Determine how many lines in the records that follow hold the string "changes". Only that number should be returned.

§ Data shown:
========

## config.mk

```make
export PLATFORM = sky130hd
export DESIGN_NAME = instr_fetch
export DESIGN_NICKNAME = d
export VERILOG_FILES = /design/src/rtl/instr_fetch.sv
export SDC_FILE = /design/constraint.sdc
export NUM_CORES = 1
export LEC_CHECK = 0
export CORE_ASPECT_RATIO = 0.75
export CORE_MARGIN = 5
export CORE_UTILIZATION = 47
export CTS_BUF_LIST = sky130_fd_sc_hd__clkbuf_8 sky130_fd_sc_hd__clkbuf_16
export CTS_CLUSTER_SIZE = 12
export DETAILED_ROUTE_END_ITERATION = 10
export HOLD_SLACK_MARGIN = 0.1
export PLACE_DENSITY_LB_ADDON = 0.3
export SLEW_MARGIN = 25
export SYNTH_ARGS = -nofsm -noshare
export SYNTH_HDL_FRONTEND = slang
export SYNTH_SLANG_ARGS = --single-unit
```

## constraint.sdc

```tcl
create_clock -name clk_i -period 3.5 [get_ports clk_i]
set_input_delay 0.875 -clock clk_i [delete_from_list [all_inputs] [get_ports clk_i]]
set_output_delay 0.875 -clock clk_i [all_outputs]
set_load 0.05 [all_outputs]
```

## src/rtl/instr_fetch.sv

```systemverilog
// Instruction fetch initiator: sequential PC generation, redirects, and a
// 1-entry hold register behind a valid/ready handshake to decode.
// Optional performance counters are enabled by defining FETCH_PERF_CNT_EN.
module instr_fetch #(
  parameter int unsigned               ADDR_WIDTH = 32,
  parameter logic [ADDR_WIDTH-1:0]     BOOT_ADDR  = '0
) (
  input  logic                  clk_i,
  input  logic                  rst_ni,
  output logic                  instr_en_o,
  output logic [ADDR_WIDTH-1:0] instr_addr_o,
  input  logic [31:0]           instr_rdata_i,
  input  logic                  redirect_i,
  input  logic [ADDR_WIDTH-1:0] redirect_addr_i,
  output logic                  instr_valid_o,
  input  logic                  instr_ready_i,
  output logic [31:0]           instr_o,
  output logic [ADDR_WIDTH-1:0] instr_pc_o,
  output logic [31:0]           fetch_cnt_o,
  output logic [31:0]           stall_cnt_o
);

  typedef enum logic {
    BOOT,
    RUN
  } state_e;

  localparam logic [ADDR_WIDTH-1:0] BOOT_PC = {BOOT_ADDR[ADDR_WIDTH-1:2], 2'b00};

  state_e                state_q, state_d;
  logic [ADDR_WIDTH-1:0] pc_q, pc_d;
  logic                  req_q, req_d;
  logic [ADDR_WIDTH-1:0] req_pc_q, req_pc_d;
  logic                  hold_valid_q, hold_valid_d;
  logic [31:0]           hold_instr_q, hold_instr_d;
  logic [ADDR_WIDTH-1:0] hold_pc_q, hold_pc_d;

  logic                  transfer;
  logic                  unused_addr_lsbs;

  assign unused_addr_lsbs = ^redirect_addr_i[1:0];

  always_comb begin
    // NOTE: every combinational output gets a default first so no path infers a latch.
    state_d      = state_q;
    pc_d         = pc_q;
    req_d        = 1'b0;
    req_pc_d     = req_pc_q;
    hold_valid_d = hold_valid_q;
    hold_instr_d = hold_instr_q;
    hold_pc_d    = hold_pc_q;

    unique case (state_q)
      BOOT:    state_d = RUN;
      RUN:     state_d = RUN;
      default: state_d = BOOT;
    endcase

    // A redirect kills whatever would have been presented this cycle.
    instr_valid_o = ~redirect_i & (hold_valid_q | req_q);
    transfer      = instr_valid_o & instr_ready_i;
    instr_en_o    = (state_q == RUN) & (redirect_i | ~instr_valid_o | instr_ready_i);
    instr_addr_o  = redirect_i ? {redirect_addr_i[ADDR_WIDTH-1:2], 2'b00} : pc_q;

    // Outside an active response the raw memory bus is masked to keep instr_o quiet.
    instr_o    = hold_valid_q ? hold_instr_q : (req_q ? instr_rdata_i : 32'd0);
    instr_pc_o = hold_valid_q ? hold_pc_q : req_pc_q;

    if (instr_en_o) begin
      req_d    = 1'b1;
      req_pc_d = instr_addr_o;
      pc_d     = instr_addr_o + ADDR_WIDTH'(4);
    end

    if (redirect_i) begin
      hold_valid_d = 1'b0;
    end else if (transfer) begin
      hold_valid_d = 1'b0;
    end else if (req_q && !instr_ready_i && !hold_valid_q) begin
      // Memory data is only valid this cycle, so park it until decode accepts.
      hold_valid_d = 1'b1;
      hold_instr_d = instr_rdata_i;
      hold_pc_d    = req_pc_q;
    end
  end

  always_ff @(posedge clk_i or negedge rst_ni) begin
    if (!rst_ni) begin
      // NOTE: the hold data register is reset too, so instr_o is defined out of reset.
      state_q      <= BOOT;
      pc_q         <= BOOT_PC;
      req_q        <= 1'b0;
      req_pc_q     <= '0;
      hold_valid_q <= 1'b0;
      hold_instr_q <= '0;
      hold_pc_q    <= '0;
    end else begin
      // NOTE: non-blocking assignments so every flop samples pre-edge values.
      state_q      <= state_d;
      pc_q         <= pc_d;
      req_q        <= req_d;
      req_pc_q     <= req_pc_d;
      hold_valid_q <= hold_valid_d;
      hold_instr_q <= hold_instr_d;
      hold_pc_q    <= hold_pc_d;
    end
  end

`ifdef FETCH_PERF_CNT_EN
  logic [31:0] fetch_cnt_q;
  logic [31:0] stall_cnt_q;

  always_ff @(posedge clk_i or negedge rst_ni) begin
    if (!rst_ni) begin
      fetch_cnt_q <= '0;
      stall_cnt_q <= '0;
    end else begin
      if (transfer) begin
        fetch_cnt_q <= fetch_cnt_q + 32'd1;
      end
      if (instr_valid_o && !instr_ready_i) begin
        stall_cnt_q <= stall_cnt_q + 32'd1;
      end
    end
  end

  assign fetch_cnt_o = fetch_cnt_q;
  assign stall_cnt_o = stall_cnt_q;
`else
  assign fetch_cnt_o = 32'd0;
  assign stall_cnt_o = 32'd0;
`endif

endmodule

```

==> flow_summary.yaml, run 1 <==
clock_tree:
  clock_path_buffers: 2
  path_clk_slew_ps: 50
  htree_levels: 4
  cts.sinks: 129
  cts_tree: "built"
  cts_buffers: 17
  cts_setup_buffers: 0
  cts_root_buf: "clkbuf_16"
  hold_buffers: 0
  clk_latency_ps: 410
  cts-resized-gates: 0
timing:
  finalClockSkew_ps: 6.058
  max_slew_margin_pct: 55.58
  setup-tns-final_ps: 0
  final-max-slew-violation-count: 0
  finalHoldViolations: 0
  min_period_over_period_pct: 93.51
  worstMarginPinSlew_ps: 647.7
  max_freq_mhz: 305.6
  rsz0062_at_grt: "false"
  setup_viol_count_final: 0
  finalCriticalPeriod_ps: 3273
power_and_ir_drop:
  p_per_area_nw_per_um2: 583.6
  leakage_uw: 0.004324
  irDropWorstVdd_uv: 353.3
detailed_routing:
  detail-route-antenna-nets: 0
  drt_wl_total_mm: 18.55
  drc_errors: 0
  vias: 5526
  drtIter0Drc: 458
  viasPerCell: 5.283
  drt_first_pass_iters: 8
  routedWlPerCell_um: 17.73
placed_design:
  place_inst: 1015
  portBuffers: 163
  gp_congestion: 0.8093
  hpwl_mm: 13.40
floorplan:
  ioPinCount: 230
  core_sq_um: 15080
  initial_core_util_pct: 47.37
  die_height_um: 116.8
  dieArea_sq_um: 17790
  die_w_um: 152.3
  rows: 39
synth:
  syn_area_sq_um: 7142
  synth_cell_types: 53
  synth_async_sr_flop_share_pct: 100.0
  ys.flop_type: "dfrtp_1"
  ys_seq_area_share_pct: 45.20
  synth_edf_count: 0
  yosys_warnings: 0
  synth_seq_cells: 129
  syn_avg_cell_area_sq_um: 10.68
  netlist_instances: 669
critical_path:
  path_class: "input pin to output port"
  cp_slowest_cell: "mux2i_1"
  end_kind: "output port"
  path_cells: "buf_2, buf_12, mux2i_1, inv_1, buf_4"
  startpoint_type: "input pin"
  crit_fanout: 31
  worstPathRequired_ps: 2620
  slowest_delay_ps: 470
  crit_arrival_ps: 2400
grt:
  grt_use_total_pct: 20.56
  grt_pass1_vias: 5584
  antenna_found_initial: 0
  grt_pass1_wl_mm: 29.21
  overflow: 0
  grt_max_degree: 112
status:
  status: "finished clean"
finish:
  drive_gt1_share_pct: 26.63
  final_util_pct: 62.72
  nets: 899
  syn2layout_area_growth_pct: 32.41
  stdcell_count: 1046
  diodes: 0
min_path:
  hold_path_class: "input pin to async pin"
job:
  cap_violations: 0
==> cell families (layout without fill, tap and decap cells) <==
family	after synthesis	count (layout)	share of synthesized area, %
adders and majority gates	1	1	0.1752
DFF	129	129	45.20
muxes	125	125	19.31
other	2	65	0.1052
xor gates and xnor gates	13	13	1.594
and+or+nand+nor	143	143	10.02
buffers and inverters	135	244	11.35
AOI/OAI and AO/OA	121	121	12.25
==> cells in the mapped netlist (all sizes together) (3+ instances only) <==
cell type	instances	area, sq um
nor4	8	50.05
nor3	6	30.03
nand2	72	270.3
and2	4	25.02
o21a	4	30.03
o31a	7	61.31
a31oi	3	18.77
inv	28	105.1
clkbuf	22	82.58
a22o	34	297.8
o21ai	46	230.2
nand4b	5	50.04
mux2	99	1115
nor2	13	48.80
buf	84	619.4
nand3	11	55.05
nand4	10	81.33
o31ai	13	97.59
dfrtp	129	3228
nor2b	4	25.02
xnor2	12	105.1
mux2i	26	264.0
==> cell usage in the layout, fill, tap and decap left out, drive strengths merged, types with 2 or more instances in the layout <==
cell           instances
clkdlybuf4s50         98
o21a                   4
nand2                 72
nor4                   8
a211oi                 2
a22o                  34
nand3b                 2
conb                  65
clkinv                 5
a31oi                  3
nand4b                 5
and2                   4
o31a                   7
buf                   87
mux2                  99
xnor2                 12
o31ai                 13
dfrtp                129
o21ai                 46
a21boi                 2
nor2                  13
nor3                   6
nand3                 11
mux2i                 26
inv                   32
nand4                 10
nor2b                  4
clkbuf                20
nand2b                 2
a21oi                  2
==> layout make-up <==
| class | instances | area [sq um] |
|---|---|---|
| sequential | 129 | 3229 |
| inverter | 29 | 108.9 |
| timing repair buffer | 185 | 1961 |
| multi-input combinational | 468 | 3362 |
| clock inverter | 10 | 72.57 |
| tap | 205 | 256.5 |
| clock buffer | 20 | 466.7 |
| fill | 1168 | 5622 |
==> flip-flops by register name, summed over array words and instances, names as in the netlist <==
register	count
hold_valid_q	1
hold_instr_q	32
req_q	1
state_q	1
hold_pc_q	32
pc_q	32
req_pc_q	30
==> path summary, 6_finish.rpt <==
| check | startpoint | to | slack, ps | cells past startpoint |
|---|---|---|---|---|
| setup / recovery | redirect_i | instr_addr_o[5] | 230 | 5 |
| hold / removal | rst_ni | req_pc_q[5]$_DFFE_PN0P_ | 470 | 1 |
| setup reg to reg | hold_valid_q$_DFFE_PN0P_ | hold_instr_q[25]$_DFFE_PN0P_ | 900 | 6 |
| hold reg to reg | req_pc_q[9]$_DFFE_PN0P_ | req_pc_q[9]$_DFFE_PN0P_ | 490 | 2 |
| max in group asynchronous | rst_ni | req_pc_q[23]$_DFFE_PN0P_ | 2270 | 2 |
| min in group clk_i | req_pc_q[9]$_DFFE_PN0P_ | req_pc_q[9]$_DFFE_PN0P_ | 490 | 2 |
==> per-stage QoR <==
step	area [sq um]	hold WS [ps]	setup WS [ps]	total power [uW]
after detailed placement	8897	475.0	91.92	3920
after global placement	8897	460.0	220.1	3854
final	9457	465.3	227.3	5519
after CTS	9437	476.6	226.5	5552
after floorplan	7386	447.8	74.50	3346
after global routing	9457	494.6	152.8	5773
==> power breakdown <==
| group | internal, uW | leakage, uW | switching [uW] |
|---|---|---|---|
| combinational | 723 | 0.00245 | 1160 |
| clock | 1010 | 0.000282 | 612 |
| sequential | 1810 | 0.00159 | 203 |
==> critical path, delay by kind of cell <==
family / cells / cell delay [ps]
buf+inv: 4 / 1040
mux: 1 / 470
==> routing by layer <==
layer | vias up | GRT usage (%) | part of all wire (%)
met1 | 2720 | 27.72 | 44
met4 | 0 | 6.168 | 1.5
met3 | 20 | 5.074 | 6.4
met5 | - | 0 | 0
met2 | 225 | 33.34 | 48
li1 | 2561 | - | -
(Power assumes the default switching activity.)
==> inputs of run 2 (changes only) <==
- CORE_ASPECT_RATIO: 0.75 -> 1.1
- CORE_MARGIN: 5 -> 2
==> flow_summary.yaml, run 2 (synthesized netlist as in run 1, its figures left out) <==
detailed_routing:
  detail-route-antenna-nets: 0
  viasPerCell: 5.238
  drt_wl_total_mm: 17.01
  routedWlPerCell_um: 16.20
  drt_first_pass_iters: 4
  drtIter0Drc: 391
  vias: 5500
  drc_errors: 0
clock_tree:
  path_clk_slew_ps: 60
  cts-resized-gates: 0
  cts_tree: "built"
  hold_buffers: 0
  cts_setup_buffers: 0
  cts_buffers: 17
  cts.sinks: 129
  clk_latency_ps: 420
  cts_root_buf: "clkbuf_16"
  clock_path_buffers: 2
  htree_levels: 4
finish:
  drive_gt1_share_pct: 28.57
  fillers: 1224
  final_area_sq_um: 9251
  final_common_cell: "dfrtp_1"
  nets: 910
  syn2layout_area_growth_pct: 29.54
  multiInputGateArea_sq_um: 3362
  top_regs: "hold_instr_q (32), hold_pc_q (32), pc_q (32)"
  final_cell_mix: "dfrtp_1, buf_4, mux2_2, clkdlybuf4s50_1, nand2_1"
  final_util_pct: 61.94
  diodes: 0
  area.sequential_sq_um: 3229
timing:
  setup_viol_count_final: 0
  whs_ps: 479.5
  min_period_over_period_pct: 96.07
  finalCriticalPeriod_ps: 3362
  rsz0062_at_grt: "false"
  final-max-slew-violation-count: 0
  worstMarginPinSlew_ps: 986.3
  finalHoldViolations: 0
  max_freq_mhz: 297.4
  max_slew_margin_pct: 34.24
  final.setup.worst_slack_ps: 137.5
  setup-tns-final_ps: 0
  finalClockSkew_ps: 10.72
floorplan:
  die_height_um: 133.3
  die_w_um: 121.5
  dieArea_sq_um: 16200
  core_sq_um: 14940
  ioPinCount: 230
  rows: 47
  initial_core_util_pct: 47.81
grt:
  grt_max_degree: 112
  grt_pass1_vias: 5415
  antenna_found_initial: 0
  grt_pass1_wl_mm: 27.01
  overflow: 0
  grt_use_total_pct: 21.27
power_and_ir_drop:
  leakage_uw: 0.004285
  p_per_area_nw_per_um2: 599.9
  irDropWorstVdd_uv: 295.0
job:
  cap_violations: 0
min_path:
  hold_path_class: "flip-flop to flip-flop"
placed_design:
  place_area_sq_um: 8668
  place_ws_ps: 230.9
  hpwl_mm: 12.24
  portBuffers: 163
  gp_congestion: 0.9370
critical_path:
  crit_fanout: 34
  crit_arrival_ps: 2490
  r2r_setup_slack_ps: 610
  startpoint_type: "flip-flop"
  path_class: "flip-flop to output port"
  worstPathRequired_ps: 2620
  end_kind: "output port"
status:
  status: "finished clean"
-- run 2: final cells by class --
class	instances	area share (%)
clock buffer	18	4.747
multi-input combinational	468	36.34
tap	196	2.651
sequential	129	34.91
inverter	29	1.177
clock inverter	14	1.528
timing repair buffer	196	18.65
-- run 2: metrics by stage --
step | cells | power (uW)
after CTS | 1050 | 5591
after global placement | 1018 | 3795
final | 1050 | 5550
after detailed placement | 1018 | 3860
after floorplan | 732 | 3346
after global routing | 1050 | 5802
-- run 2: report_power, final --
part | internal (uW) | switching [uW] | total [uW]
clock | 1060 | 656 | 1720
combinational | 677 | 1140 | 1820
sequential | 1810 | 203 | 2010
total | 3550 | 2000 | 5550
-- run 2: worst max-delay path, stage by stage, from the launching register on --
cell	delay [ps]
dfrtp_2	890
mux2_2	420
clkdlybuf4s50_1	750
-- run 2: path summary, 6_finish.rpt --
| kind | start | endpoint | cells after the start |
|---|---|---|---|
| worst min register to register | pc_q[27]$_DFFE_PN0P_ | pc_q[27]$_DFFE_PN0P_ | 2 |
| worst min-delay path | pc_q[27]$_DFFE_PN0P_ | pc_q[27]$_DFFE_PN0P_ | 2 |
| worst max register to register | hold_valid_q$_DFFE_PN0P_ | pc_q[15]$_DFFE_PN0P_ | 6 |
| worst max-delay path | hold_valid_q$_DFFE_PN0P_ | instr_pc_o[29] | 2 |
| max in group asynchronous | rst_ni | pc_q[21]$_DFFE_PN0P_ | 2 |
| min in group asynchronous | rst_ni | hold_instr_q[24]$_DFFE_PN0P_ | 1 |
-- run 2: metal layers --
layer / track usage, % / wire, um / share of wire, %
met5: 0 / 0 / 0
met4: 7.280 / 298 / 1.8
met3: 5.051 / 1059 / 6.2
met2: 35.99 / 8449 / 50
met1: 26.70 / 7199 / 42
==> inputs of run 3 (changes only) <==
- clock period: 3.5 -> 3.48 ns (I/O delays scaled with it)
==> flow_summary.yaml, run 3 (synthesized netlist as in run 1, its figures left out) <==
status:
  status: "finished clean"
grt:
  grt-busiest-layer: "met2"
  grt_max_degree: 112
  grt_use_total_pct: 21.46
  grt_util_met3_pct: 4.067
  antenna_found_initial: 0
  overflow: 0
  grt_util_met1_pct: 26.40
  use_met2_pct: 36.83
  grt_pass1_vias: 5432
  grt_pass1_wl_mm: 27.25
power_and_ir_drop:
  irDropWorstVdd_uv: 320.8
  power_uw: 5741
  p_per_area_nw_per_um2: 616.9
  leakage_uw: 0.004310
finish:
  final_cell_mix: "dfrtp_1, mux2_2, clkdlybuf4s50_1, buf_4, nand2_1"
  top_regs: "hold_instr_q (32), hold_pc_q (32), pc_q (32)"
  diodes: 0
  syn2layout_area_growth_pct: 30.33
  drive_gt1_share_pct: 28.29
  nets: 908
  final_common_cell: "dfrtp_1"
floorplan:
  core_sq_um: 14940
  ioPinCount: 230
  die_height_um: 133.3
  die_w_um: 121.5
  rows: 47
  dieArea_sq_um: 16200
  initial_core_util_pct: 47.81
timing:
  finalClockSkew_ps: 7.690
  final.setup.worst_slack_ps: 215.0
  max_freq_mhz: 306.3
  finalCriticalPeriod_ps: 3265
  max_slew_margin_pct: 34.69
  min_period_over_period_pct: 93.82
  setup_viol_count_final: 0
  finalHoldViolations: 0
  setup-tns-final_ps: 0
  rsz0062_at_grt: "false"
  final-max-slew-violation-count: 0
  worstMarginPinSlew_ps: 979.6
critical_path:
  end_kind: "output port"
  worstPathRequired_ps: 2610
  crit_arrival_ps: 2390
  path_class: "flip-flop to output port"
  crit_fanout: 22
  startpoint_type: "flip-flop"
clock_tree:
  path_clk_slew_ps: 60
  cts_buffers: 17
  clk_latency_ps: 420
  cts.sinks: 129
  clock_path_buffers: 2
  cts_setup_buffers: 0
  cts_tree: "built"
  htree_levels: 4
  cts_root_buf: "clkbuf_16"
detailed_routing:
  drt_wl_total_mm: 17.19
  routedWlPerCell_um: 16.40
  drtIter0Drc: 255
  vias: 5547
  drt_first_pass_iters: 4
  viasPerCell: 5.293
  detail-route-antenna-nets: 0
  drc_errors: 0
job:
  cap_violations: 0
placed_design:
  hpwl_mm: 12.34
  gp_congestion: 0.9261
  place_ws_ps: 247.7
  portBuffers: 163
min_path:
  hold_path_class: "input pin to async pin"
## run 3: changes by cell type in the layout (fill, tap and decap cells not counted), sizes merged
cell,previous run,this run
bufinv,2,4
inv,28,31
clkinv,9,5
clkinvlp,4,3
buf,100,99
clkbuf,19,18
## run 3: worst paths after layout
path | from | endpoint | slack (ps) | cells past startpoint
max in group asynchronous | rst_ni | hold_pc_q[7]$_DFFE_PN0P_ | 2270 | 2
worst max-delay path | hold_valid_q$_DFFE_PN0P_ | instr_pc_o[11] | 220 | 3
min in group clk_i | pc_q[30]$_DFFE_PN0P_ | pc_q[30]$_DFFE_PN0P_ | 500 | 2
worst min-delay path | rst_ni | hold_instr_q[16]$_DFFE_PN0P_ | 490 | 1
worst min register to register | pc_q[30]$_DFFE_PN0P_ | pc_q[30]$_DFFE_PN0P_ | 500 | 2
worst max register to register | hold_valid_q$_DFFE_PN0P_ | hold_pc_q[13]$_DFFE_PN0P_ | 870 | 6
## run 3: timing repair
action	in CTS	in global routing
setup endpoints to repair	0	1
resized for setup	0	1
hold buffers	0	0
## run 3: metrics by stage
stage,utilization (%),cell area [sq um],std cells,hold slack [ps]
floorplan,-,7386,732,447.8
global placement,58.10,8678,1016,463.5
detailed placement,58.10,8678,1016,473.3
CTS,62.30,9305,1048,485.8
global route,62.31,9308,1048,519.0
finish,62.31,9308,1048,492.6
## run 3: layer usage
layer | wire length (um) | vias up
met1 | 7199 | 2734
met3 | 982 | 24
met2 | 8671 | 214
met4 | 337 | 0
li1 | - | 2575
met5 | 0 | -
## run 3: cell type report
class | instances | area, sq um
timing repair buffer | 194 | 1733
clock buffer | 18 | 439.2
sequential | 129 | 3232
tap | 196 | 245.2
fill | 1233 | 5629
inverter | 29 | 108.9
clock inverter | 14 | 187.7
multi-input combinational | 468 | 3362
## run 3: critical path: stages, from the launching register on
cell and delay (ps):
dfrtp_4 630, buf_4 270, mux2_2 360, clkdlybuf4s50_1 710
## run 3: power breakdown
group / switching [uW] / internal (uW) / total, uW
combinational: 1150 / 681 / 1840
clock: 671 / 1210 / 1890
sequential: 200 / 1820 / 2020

========

§ Your solution:
3